I Feel so Stupid
I feel so stupid! I had a 600 word draft on this topic and accidentally erased it. Was so happy when I finished two essays last night while working on a night’s shift, luckily the other one I was able to finalized, moved and published then I was going to start editing the second one by moving it on my wordpress file, I hit the wrong button and at this point I really don’t know how it happened. You see what I do is draft on a word processor so I could work on it offline or whenever out of wifi area. This helps me avoid temptation in browsing the internet, once I feel a draft is ready I control C from my wordprocessor and control V to wordpress post. I really must’ve hit something else cause I froze the mousepad when lately its been acting out weird uncontrollably shaking even if not in use.
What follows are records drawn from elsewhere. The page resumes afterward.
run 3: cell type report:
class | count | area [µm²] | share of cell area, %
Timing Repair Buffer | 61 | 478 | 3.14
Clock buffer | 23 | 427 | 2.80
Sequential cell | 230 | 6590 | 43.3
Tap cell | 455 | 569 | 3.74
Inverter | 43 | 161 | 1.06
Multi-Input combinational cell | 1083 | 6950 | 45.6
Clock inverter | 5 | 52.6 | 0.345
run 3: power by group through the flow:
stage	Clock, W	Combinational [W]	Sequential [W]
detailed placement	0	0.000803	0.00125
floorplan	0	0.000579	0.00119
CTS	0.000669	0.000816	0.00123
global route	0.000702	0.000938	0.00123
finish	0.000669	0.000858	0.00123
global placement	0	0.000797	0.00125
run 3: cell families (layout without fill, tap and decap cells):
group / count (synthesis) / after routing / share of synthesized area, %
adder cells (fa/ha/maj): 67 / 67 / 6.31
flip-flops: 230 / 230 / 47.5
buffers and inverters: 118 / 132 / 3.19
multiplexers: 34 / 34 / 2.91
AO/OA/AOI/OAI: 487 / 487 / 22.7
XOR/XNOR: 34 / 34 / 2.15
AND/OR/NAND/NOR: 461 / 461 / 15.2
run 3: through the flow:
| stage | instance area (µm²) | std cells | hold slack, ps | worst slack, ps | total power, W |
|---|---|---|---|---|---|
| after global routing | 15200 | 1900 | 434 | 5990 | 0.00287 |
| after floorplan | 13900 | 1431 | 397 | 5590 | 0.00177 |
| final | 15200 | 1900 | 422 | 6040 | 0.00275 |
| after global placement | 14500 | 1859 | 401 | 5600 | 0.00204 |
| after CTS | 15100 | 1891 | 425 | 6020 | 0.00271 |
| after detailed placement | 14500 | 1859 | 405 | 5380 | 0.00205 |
What follows belongs to an exercise in optimizing a design on an open flow for small area, a short achievable clock period and few clock cycles per item; a production flow would make more cautious choices. At most, simulation tests tie the RTL to the original design; equivalence was not proved. Only the layout flow was run in run 2; the RTL was not checked for function there.

==> flow/design.v (outline; a module is shown in full before it is edited, if it fits) <==
// module ydl_corr_cordic: 694 lines
// module ydl_angle_engine: 235 lines
module ydl_angle_engine (
    input  wire        clk,
    input  wire        rst,
    input  wire        hdr_valid,
    output wire        hdr_ready,
    input  wire [15:0] hdr_start_code,
    input  wire [15:0] hdr_end_code,
    input  wire [7:0]  hdr_count,
    input  wire [13:0] hdr_dist_first,
    input  wire [13:0] hdr_dist_last,
    input  wire        smp_valid,
    output wire        smp_ready,
    input  wire [23:0] smp_raw,
    output wire        out_valid,
    input  wire        out_ready,
    output reg  [15:0] out_angle,
    output reg  [13:0] out_dist,
    output reg  [9:0]  out_intensity,
    output reg         out_last
);
  // ...
==> flow/run.sh <==
#!/bin/bash
# synth_recipe.tcl (not shown) runs the flow's synth.tcl, then flattens the netlist and writes it again
# the make line also repeats each setting of config.mk as NAME=value (left out here)
make -C /OpenROAD-flow-scripts/flow DESIGN_CONFIG=/design/flow/config.mk WORK_HOME=/design/flow/orfs CLKGATE_MAP_FILE= SYNTH_SCRIPT=/design/flow/synth_recipe.tcl finish
==> flow/config.mk <==
export PLATFORM = sky130hd
export DESIGN_NAME = ydl_angle_engine
export DESIGN_NICKNAME = ydl_angle_engine
export VERILOG_FILES = /design/flow/design.v
export SDC_FILE = /design/flow/constraint.sdc
export NUM_CORES = 4
export LEC_CHECK = 0
export ABC_AREA = 1
export CAP_MARGIN = 20
export CORE_MARGIN = 2
export CORE_UTILIZATION = 40
export SLEW_MARGIN = 20
==> flow/constraint.sdc <==
create_clock -name core_clock -period 12.0 [get_ports {clk}]
set_input_delay 2.4000 -clock core_clock [delete_from_list [all_inputs] [get_ports {clk}]]
set_output_delay 2.4000 -clock core_clock [all_outputs]
set_load 0.01 [all_outputs]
After consulting the internet, it says that because the mousepad is so sensitive any slight hand or finger movement activates it therefore the shaking of the cursor, aggravated by the size of my fingers dwarfing the buttons on the laptop. I am taking care of a patient who has parkinsons disease where an involuntary movement or tremors attacks a patient and, that is how my cursor looks.
Right now I am binge writing coping up from assignments as I was away for a week. Any time wasted not writing I feel not using my full potential and cheating myself of opportunity in honing my writing craft. Although I will never ran out of topics as I self-train there is nothing more encouraging than fulfilling a commitment I made with myself in the beginning of this writing 101. Yes, I don’t need somebody else to push me into doing this. Questions, doubts possibly hesitations are all around here with me, in fact, they sleep, eat and live with me, only if I allow them to get between me and writing. Believe me today I am the most motivated person (I’ve ever met) in the neighborhood of mediocrity. I wish to orally express this to anyone around me physically so they would be as happy as I am. How I want to tell them the internal joy and pleasure derived when one gets hold concretely of an abstract wish coming true. But equally aware of the dangers lurking within called resistance that reappears now and then or when someone like me embarks on a lifelong dream.
And I am unsure yet of where this experience is taking me, my writing, my future. I don’t know. I guess it’s not time to bother about that, today is what i have in my hands. If tomorrow determines today is stupidity, then I abide by the tenet, stupidity is a hairline difference with genius.